● Task data

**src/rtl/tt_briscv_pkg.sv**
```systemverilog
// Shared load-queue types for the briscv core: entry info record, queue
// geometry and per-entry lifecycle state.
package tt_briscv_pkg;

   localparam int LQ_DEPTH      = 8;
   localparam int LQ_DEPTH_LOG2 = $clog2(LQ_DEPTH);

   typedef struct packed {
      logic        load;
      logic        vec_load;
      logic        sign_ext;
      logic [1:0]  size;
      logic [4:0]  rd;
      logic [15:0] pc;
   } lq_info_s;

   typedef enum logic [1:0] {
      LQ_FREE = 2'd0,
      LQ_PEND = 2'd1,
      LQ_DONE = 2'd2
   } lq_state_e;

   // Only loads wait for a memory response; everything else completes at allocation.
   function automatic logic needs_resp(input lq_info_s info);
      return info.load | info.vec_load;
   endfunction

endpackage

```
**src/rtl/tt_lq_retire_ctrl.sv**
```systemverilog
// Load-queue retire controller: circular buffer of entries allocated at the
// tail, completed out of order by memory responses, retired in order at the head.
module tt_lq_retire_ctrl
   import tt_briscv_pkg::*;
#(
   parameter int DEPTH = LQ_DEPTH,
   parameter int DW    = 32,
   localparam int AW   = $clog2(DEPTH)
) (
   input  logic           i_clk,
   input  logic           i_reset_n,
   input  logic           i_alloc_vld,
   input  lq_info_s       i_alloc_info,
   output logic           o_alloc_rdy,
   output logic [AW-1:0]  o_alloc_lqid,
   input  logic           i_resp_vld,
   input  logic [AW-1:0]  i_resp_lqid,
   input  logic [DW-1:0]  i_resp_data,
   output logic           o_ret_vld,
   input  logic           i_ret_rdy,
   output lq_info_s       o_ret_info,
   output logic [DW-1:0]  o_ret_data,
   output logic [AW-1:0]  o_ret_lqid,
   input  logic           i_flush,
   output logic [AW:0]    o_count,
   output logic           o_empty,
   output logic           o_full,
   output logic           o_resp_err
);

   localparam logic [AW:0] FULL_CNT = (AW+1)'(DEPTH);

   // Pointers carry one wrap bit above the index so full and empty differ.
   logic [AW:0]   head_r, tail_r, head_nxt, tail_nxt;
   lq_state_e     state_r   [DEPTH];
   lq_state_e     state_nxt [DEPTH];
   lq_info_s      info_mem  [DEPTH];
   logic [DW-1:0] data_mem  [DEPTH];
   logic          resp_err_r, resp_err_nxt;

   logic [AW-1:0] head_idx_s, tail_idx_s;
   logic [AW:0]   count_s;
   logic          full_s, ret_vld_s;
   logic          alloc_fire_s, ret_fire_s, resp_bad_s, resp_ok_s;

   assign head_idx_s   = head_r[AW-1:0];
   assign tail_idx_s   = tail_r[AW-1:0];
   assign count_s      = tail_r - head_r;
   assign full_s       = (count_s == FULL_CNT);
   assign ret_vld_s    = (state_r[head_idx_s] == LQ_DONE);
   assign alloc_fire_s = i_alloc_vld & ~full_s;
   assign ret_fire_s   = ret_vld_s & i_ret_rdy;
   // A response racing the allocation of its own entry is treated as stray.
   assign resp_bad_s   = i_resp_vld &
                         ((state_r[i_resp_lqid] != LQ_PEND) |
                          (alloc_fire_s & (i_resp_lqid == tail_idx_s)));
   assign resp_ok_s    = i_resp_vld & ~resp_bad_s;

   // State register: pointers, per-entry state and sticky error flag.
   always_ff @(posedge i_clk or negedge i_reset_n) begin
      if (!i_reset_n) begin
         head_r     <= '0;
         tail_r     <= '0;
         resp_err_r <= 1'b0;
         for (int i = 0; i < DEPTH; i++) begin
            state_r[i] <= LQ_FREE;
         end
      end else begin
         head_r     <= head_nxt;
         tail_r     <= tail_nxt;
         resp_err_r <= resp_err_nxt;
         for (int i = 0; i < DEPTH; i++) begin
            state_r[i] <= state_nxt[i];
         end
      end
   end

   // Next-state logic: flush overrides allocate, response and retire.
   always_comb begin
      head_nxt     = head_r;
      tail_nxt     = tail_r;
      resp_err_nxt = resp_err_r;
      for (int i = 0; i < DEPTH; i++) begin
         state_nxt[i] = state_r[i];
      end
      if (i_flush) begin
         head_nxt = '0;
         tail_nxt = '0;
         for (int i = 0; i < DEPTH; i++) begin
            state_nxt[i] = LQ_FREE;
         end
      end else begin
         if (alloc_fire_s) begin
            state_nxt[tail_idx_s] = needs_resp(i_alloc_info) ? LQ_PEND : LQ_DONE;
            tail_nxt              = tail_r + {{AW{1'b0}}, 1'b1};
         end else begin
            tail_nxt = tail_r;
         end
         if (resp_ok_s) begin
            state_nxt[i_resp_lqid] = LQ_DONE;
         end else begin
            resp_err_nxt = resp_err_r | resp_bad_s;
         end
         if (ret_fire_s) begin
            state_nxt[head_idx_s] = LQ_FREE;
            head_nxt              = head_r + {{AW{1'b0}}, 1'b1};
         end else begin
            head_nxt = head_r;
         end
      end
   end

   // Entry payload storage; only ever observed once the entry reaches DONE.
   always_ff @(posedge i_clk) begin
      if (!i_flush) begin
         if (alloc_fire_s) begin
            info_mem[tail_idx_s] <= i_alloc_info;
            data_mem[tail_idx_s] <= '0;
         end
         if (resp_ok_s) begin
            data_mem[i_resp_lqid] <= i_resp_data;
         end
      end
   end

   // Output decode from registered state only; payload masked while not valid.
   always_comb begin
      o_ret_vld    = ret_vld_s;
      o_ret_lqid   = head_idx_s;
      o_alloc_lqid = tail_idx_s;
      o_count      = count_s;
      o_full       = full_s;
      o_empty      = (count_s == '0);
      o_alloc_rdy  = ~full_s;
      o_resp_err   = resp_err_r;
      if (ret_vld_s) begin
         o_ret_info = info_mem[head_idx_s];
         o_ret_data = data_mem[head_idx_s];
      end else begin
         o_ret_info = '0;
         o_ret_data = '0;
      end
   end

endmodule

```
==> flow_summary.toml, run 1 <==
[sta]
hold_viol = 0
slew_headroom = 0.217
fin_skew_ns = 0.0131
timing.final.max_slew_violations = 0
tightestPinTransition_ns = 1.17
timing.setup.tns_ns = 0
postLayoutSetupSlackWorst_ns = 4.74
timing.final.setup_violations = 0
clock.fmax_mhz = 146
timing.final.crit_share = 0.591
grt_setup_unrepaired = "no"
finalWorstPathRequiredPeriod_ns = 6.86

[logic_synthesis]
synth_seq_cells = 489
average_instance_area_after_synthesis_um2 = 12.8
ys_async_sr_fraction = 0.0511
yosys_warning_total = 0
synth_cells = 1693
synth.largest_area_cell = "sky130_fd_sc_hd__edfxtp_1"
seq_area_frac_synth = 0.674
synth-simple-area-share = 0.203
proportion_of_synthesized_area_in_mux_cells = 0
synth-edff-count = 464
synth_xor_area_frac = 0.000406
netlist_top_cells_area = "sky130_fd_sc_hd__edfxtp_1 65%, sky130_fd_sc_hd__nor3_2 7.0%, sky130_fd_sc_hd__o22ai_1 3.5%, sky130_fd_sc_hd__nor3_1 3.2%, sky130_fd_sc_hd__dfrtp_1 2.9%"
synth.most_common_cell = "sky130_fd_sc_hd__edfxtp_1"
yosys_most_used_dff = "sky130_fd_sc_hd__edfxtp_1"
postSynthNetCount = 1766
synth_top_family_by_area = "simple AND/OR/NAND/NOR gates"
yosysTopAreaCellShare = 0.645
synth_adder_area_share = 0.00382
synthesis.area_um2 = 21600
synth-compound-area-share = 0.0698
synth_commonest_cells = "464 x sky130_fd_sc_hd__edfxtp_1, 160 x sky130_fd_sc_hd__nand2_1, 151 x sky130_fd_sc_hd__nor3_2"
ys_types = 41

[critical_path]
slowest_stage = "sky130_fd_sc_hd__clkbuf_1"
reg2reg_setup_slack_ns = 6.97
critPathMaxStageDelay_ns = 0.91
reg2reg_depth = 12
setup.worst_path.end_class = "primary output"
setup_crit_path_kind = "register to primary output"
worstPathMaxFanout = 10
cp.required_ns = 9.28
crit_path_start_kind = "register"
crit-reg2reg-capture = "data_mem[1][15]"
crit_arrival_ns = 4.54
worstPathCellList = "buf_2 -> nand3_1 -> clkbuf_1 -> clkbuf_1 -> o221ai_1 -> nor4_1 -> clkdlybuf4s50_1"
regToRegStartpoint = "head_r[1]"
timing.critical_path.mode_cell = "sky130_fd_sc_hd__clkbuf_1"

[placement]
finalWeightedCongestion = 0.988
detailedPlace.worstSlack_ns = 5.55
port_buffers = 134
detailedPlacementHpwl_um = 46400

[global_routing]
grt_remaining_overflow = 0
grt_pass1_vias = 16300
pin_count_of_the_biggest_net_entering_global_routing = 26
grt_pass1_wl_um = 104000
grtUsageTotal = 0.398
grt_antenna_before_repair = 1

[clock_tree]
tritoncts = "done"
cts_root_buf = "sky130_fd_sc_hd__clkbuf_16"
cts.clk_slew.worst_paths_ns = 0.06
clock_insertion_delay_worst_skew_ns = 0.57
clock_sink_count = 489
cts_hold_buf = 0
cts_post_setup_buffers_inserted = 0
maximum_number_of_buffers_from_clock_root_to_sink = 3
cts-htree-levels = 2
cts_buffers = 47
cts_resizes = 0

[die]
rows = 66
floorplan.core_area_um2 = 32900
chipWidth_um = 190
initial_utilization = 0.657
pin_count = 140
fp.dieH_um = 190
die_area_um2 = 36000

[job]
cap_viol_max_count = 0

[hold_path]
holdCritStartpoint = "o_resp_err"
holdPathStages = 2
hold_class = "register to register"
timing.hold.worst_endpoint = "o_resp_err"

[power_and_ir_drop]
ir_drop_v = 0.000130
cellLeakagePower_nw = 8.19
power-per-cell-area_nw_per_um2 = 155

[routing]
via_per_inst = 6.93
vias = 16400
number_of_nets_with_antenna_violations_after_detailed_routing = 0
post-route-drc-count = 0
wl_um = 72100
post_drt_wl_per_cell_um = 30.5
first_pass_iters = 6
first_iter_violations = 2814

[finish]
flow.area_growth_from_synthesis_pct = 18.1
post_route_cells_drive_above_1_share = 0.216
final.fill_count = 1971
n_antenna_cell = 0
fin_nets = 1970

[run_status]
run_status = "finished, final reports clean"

● Work item
Copy verbatim the span of lines that begins with the line holding "flow.area_growth_from_synthesis_pct = 18.1" and ends at the last line of the records.

● Answer space
flow.area_growth_from_synthesis_pct = 18.1
post_route_cells_drive_above_1_share = 0.216
final.fill_count = 1971
n_antenna_cell = 0
fin_nets = 1970

[run_status]
run_status = "finished, final reports clean"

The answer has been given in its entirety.